Stored data
════════════════

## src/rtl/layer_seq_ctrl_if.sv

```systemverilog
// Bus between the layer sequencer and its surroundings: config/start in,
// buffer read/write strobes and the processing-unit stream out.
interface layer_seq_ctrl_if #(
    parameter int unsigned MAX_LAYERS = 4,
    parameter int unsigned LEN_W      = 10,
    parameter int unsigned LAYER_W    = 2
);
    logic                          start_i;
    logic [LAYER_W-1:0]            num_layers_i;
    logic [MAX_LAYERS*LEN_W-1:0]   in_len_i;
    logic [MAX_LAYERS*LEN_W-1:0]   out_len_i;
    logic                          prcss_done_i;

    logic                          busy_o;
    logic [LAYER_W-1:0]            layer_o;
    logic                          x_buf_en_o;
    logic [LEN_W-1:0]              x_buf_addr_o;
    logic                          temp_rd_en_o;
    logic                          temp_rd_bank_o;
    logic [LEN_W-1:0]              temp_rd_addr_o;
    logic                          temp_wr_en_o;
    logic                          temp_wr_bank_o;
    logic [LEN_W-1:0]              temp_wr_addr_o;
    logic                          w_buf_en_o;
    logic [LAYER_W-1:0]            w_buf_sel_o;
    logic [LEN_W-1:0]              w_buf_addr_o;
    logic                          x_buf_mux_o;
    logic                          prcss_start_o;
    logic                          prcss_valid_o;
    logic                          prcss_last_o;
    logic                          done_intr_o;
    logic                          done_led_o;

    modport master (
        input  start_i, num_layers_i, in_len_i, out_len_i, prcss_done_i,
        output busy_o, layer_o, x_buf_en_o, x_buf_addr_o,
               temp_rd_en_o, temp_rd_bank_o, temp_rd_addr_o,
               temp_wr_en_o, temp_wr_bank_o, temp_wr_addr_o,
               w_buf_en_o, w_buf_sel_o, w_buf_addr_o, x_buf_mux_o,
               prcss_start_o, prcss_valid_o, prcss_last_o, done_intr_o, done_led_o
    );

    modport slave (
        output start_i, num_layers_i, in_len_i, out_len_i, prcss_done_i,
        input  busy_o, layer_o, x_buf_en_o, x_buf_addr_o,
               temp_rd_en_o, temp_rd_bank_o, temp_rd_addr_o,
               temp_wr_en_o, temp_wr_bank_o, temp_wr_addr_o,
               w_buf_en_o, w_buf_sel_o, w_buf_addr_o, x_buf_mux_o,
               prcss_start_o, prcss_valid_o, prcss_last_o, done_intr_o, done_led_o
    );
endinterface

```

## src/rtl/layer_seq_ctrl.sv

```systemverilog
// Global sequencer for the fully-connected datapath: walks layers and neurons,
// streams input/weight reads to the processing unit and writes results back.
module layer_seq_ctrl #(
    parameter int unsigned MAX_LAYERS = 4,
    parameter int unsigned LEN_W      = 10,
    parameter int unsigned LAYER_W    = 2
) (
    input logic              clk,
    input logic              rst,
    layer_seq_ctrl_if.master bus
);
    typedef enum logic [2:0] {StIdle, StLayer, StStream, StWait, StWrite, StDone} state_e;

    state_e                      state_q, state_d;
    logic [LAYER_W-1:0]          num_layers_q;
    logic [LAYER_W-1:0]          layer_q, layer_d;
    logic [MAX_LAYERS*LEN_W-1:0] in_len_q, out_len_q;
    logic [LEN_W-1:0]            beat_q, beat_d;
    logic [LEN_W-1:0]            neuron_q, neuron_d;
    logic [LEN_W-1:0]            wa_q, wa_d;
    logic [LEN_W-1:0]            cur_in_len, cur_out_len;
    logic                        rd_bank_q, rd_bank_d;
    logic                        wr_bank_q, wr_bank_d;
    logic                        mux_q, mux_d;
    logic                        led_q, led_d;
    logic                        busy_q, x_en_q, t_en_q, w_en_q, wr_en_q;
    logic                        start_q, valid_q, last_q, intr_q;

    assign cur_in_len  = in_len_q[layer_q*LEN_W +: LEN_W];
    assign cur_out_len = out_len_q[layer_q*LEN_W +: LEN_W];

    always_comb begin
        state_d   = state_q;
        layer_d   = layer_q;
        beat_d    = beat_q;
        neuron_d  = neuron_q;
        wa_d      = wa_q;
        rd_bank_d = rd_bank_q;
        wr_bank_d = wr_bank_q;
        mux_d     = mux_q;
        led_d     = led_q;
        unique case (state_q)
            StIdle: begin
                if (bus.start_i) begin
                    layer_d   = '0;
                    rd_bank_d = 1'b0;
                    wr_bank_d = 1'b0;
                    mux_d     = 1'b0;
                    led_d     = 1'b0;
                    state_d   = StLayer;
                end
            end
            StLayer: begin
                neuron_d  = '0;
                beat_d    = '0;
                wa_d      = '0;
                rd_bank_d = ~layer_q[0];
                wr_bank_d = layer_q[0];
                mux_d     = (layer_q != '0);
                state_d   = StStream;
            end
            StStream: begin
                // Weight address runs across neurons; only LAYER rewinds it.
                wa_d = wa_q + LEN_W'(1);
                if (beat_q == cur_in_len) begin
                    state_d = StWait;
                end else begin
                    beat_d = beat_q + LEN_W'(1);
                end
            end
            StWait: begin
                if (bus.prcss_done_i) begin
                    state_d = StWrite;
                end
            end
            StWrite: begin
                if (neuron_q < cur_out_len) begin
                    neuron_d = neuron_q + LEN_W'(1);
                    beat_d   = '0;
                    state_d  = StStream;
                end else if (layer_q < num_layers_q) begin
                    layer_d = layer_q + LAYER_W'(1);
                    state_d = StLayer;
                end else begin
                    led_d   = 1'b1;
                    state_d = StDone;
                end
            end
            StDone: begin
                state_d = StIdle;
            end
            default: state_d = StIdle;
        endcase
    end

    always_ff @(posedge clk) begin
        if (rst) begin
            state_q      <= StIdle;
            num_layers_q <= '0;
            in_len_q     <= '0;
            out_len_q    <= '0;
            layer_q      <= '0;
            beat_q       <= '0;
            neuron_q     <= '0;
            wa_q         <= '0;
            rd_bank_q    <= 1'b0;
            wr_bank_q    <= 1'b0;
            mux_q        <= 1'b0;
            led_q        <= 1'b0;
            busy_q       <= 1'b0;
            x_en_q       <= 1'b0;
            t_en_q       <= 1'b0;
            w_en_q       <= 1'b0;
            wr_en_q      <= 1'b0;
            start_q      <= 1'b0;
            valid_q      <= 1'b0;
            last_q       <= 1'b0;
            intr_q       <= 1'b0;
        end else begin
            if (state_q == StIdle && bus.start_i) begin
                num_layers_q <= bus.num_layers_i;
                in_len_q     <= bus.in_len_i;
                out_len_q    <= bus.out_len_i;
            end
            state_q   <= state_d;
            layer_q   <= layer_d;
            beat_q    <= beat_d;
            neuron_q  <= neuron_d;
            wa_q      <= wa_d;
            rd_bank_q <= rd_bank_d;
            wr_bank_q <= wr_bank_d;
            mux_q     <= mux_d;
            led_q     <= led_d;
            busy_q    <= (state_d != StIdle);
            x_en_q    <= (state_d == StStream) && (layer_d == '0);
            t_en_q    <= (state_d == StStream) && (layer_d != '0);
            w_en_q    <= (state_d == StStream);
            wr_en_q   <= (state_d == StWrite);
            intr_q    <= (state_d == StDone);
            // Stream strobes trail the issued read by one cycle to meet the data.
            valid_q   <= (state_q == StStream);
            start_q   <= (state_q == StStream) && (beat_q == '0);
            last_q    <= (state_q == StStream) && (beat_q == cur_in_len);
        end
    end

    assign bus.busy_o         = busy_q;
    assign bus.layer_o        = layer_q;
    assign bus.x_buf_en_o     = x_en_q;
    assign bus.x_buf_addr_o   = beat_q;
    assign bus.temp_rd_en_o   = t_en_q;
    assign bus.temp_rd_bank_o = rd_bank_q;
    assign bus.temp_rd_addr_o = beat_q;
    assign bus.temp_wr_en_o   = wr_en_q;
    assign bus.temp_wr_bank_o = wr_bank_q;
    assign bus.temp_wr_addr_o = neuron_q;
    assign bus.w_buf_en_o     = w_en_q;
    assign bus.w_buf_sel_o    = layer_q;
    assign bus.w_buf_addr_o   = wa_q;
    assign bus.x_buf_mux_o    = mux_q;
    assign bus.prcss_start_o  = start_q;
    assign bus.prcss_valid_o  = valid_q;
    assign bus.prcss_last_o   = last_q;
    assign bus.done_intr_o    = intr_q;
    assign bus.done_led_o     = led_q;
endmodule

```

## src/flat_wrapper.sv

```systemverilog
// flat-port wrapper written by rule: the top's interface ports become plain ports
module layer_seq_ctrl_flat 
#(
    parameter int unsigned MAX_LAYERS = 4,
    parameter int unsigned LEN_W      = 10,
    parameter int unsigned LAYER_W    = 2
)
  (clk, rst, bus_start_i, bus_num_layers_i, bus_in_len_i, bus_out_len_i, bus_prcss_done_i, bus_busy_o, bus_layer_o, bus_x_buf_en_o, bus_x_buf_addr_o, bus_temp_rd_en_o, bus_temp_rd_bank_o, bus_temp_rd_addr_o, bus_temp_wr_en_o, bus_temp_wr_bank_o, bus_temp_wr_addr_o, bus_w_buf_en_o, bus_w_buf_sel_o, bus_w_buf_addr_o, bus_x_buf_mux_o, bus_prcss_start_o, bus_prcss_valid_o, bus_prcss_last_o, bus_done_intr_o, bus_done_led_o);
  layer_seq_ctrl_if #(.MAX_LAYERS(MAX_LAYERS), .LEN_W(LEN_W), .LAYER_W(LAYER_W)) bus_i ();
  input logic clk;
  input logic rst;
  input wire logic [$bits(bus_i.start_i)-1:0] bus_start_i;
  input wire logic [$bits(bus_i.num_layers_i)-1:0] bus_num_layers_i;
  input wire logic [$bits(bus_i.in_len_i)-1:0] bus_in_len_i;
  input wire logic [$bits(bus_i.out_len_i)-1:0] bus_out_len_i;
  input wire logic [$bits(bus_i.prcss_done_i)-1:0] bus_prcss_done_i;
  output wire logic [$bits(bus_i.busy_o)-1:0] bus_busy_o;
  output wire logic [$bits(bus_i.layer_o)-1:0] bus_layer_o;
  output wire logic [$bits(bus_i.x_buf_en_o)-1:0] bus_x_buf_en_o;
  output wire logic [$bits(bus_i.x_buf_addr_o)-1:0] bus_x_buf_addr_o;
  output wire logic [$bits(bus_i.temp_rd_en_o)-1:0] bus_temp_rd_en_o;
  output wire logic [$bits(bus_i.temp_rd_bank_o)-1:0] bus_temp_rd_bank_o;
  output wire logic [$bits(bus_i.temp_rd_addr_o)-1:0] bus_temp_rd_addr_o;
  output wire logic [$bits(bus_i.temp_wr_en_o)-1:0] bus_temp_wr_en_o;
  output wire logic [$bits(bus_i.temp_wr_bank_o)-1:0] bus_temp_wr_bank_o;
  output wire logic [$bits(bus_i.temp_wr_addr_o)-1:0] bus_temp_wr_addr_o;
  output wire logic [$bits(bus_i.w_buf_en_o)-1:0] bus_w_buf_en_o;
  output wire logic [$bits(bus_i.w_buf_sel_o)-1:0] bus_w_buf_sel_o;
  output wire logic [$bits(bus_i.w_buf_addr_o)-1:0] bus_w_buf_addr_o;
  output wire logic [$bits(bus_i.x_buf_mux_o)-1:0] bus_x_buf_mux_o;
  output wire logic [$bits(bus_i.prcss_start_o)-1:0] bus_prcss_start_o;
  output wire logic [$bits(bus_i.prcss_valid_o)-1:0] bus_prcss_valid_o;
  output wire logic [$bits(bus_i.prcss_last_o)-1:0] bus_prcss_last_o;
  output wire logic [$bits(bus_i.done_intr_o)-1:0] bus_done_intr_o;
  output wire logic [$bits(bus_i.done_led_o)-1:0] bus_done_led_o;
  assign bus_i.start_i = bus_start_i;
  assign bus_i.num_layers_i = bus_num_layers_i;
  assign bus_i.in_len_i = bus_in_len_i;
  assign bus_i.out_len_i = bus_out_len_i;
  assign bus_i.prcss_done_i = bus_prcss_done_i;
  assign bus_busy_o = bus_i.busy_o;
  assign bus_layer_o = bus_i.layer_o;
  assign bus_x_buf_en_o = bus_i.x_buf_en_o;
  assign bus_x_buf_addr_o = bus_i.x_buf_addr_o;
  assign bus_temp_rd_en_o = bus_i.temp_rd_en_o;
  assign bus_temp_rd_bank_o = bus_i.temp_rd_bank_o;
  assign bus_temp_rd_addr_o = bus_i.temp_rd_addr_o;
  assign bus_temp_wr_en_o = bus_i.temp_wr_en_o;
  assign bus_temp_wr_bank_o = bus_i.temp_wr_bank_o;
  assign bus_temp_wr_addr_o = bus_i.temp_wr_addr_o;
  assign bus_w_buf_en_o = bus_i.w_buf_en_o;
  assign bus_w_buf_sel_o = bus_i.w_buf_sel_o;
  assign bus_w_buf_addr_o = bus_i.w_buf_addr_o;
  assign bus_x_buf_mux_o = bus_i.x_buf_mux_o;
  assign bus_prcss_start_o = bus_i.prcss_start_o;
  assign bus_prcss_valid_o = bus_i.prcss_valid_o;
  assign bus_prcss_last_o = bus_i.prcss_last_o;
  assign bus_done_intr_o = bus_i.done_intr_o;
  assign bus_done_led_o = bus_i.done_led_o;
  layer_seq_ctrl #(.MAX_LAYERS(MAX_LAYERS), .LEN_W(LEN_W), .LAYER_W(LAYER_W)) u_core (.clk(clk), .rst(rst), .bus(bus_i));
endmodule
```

════════════════

Exercise directions:
Among the lines above, tally those containing the string "StLayer" and give only the result.

Response area:
4